Il romanzo incomincia con l’incontro dei due protagonisti, Maria e Pietro. Pietro si innamorerà di Maria guardandola dalla finestra: “un vero colpo di fulmine”. Ai due personaggi si aggiungerà Giosuè, l’altro protagonista del racconto.
Nelle prime pagine del libro Giosuè rievoca il massacro di Vuttara, a cui ha assistito bambino di sei anni, e dove suo padre è stato ucciso durante una manifestazione pacifica organizzata dai Fasci dei lavoratori siciliani. Una manifestazione per la presa di possesso simbolica della terra di un ex feudo, diventato demaniale, che doveva essere assegnato e diviso tra i contadini. Terreni che erano voluti da uomini potenti e dalla mafia. Era il 20 gennaio del 1893.
Giosuè viene affidato da suo padre, prima di morire, al padre di Maria, che aveva partecipato con lui al corteo, con la promessa di allevarlo ed educarlo.

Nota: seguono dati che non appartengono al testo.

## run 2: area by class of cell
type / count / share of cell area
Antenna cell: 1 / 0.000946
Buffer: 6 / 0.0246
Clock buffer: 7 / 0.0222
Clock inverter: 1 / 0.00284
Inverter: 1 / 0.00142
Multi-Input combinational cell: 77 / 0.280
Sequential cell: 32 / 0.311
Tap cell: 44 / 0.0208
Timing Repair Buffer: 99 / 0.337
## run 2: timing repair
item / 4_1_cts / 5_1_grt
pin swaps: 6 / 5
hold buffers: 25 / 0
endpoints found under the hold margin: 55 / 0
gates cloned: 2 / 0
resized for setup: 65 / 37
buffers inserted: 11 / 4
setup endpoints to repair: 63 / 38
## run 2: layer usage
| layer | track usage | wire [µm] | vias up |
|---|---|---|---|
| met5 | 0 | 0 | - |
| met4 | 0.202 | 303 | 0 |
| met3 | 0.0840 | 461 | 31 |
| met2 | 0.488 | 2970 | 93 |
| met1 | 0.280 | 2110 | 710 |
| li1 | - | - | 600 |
### config.mk
export PLATFORM = sky130hd
export DESIGN_NAME = spi_rd_flat
export DESIGN_NICKNAME = d
export VERILOG_FILES = /design/src/rtl/spi_pkg.sv /design/src/rtl/spi_rd_if.sv /design/src/rtl/spi_sync_edge.sv /design/src/rtl/spi_rd.sv /design/src/flat_wrapper.sv
export SDC_FILE = /design/constraint.sdc
export NUM_CORES = 1
export LEC_CHECK = 0
export CELL_PAD_IN_SITES_DETAIL_PLACEMENT = 0
export CELL_PAD_IN_SITES_GLOBAL_PLACEMENT = 1
export CORE_MARGIN = 4
export CORE_UTILIZATION = 44
export CTS_BUF_LIST = sky130_fd_sc_hd__clkbuf_16
export DETAILED_ROUTE_END_ITERATION = 12
export GPL_TIMING_DRIVEN = 0
export HOLD_SLACK_MARGIN = 0.02
export PLACE_DENSITY = 0.89
export SLEW_MARGIN = 20
export SYNTH_ARGS = -nofsm -noshare
export SYNTH_HDL_FRONTEND = slang
export SYNTH_HIERARCHICAL = 1
export SYNTH_SLANG_ARGS = --single-unit
### constraint.sdc
create_clock -name clk -period 2.15 [get_ports clk]
set_input_delay 0.3225 -clock clk [delete_from_list [all_inputs] [get_ports clk]]
set_output_delay 0.3225 -clock clk [all_outputs]
set_load 0.01 [all_outputs]
### src/rtl/spi_pkg.sv
// rtl/spi_pkg.sv - shared SPI frame constants and receiver state encoding
package spi_pkg;

  localparam int SPI_FRAME_BITS = 16;
  localparam int SPI_DATA_W     = 15;
  localparam int SPI_PAD_IDX    = 8;

  typedef enum logic [1:0] {
    ARM   = 2'd0,
    IDLE  = 2'd1,
    SHIFT = 2'd2,
    CHECK = 2'd3
  } spi_state_e;

endpackage

### src/rtl/spi_rd_if.sv
// rtl/spi_rd_if.sv - SPI pin and receive-result bundle for spi_rd
interface spi_rd_if #(
  parameter int DATA_W = spi_pkg::SPI_DATA_W
);

  logic              sclk;
  logic              cs_n;
  logic              mosi;
  logic [DATA_W-1:0] data_rx;
  logic              valid;
  logic              frame_err;
  logic              busy;

  // Bus side that drives the SPI pins and watches the receiver results
  modport master (
    output sclk, cs_n, mosi,
    input  data_rx, valid, frame_err, busy
  );

  // Receiver side
  modport slave (
    input  sclk, cs_n, mosi,
    output data_rx, valid, frame_err, busy
  );

endinterface

### src/rtl/spi_sync_edge.sv
// rtl/spi_sync_edge.sv - multi-stage synchroniser with rise/fall edge pulses
module spi_sync_edge #(
  parameter int   STAGES    = 2,
  parameter logic RESET_VAL = 1'b1
) (
  input  logic clk,
  input  logic rst,
  input  logic din,
  output logic level,
  output logic rise,
  output logic fall
);

  logic [STAGES-1:0] sync_q;
  logic [STAGES-1:0] sync_d;
  logic              prev_q;
  logic              prev_d;

  // Shift the raw pin into the chain; the extra flop remembers the last synced level
  always_comb begin
    sync_d = {sync_q[STAGES-2:0], din};
    prev_d = sync_q[STAGES-1];
  end

  // Chain and edge flop are preset to the idle pin level so reset creates no false edge
  always_ff @(posedge clk or negedge rst) begin
    if (!rst) begin
      sync_q <= {STAGES{RESET_VAL}};
      prev_q <= RESET_VAL;
    end else begin
      sync_q <= sync_d;
      prev_q <= prev_d;
    end
  end

  assign level = sync_q[STAGES-1];
  assign rise  = level & ~prev_q;
  assign fall  = ~level & prev_q;

endmodule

Si racconta, in modo avvincente, la nascita della famiglia di Maria e Pietro. Il desiderio di emancipazione di Maria, il suo grande senso del dovere. Una fanciulla che non avrà una vita facile, ma che sarà anche felice.
La scoperta del suo amore per Giosuè, che è ebreo, le leggi razziali, le guerre, i terribili bombardamenti di Palermo ci accompagneranno lungo tutto il percorso.
E non manca una toccante descrizione delle condizioni di lavoro dei carusi, bambini di sette, otto anni che lavorano nelle miniere di zolfo. Il libro è animato da un profondo senso di giustizia e di amore ma anche da grande sfiducia verso la politica, sempre camaleontica e lenta nel dare risposte.
La storia chiude, sul finire del romanzo, con il resoconto di un’altra strage, avvenuta, questa, a Palermo, Il 19 ottobre del 1944, cinquant’anni dopo quella dei Fasci dei lavoratori siciliani. Si spara contro un corteo a cui partecipano donne, uomini, ragazzi e perfino bambini che marciano, cantando disarmati: “pane, pasta e lavoro”. Vengono uccisi 24 manifestanti e feriti centocinquantasei. “La strage del pane”, così verrà chiamata, rimarrà impunita.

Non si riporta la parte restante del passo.